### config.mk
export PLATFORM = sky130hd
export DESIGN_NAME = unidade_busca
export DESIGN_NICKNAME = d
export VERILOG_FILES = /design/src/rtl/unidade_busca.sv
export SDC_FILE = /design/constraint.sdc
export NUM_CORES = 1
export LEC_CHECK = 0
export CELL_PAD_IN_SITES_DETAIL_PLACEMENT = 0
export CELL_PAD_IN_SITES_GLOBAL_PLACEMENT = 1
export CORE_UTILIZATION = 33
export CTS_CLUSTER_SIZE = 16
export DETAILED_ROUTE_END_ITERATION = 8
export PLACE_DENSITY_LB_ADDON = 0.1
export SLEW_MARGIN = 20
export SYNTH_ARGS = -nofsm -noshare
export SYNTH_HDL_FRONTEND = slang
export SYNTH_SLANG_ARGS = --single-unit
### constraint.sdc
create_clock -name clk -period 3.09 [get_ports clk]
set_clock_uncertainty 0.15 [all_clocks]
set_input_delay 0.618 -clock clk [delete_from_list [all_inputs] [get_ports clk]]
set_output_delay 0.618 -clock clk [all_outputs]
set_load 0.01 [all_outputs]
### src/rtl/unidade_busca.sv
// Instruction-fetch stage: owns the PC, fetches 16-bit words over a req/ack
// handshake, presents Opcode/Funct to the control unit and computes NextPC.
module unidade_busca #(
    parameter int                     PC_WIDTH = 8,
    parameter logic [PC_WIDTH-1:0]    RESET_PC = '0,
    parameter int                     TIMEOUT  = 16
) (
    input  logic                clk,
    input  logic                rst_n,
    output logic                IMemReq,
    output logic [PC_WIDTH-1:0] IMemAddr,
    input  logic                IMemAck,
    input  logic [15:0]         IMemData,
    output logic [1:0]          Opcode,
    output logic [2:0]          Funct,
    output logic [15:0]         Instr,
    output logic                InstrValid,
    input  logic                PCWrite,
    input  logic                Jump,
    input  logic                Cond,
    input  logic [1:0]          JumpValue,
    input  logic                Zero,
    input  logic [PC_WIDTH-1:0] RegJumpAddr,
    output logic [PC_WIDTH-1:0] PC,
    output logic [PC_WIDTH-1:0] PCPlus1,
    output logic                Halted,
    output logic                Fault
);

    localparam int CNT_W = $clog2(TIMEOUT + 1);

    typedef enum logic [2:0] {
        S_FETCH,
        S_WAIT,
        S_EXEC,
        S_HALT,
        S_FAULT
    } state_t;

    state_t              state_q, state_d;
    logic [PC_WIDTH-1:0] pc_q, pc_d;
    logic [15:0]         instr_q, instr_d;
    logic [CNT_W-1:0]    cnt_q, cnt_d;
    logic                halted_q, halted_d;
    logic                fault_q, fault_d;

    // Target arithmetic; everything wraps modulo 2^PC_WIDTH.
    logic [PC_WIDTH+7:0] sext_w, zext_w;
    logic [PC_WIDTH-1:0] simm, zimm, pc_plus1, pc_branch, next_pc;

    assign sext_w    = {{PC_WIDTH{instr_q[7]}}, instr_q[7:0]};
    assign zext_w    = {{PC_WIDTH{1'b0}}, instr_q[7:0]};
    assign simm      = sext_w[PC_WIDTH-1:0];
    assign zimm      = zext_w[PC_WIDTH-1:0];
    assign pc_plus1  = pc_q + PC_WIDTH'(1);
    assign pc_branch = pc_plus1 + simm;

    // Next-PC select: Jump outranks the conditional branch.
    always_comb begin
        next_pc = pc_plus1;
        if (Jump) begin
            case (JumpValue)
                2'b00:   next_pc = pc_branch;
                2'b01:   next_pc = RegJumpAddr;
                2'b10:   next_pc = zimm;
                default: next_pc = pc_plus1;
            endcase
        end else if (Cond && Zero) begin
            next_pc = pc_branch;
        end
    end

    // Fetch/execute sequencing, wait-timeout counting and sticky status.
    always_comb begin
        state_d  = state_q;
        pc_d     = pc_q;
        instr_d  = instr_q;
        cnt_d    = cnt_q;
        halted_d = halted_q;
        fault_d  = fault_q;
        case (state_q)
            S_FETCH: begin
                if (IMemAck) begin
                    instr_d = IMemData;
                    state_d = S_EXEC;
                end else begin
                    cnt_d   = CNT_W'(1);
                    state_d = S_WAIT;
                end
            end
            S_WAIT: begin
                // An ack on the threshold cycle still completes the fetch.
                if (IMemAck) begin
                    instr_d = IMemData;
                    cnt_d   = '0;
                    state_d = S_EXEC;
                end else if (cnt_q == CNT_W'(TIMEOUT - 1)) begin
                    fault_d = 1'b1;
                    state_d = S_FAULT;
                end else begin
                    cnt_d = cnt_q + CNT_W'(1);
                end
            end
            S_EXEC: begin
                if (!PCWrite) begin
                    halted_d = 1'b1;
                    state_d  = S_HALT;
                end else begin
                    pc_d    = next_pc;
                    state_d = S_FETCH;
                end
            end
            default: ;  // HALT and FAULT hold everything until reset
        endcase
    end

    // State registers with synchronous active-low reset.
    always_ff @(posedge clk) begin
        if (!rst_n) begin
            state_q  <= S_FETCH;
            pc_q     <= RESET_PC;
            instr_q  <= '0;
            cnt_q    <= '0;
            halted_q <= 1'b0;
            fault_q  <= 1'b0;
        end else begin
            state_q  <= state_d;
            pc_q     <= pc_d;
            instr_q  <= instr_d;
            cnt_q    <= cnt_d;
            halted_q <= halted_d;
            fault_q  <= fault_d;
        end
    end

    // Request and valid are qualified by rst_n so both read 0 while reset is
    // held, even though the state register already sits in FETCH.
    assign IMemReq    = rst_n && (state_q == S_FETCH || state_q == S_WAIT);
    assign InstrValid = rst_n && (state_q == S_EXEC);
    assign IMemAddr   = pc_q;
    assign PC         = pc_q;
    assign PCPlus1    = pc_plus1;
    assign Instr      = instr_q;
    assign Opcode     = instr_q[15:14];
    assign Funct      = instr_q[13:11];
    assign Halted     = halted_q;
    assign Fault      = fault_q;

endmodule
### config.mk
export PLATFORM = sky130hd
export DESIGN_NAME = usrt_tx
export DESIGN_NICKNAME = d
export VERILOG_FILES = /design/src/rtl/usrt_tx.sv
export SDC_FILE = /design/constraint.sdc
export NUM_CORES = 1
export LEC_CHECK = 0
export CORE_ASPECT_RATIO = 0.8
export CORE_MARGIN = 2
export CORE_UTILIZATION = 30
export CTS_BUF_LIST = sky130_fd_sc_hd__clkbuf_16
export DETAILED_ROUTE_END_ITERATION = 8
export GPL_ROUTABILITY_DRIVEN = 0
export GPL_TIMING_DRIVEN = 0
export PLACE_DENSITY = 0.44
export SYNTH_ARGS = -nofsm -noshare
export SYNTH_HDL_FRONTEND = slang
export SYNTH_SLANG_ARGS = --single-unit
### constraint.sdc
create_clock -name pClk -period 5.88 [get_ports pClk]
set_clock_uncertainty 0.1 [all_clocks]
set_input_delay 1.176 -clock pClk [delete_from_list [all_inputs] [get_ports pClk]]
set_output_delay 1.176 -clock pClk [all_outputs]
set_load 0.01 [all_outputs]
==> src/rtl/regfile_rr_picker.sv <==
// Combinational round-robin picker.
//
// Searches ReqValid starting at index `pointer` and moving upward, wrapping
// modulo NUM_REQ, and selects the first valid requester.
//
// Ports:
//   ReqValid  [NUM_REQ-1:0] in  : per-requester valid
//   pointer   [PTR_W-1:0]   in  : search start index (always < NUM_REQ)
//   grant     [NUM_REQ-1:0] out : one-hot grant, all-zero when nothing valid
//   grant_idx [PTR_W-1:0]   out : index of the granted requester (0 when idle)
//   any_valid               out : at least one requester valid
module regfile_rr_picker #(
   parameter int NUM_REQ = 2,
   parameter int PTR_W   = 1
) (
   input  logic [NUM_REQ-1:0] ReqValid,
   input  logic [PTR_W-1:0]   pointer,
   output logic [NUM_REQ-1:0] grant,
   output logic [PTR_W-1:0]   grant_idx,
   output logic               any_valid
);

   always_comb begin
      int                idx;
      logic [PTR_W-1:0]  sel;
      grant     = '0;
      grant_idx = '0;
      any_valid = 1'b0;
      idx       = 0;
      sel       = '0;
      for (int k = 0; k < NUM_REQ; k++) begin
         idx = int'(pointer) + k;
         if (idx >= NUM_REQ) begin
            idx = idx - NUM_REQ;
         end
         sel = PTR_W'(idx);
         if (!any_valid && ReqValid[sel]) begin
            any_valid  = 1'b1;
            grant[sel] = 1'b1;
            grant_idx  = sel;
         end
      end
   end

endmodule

▬▬▬

## [WHAT IS EXPECTED]
When a line in the records above contains the word "everything", copy it.

## [WRITTEN SOLUTION]
    // Target arithmetic; everything wraps modulo 2^PC_WIDTH.
            default: ;  // HALT and FAULT hold everything until reset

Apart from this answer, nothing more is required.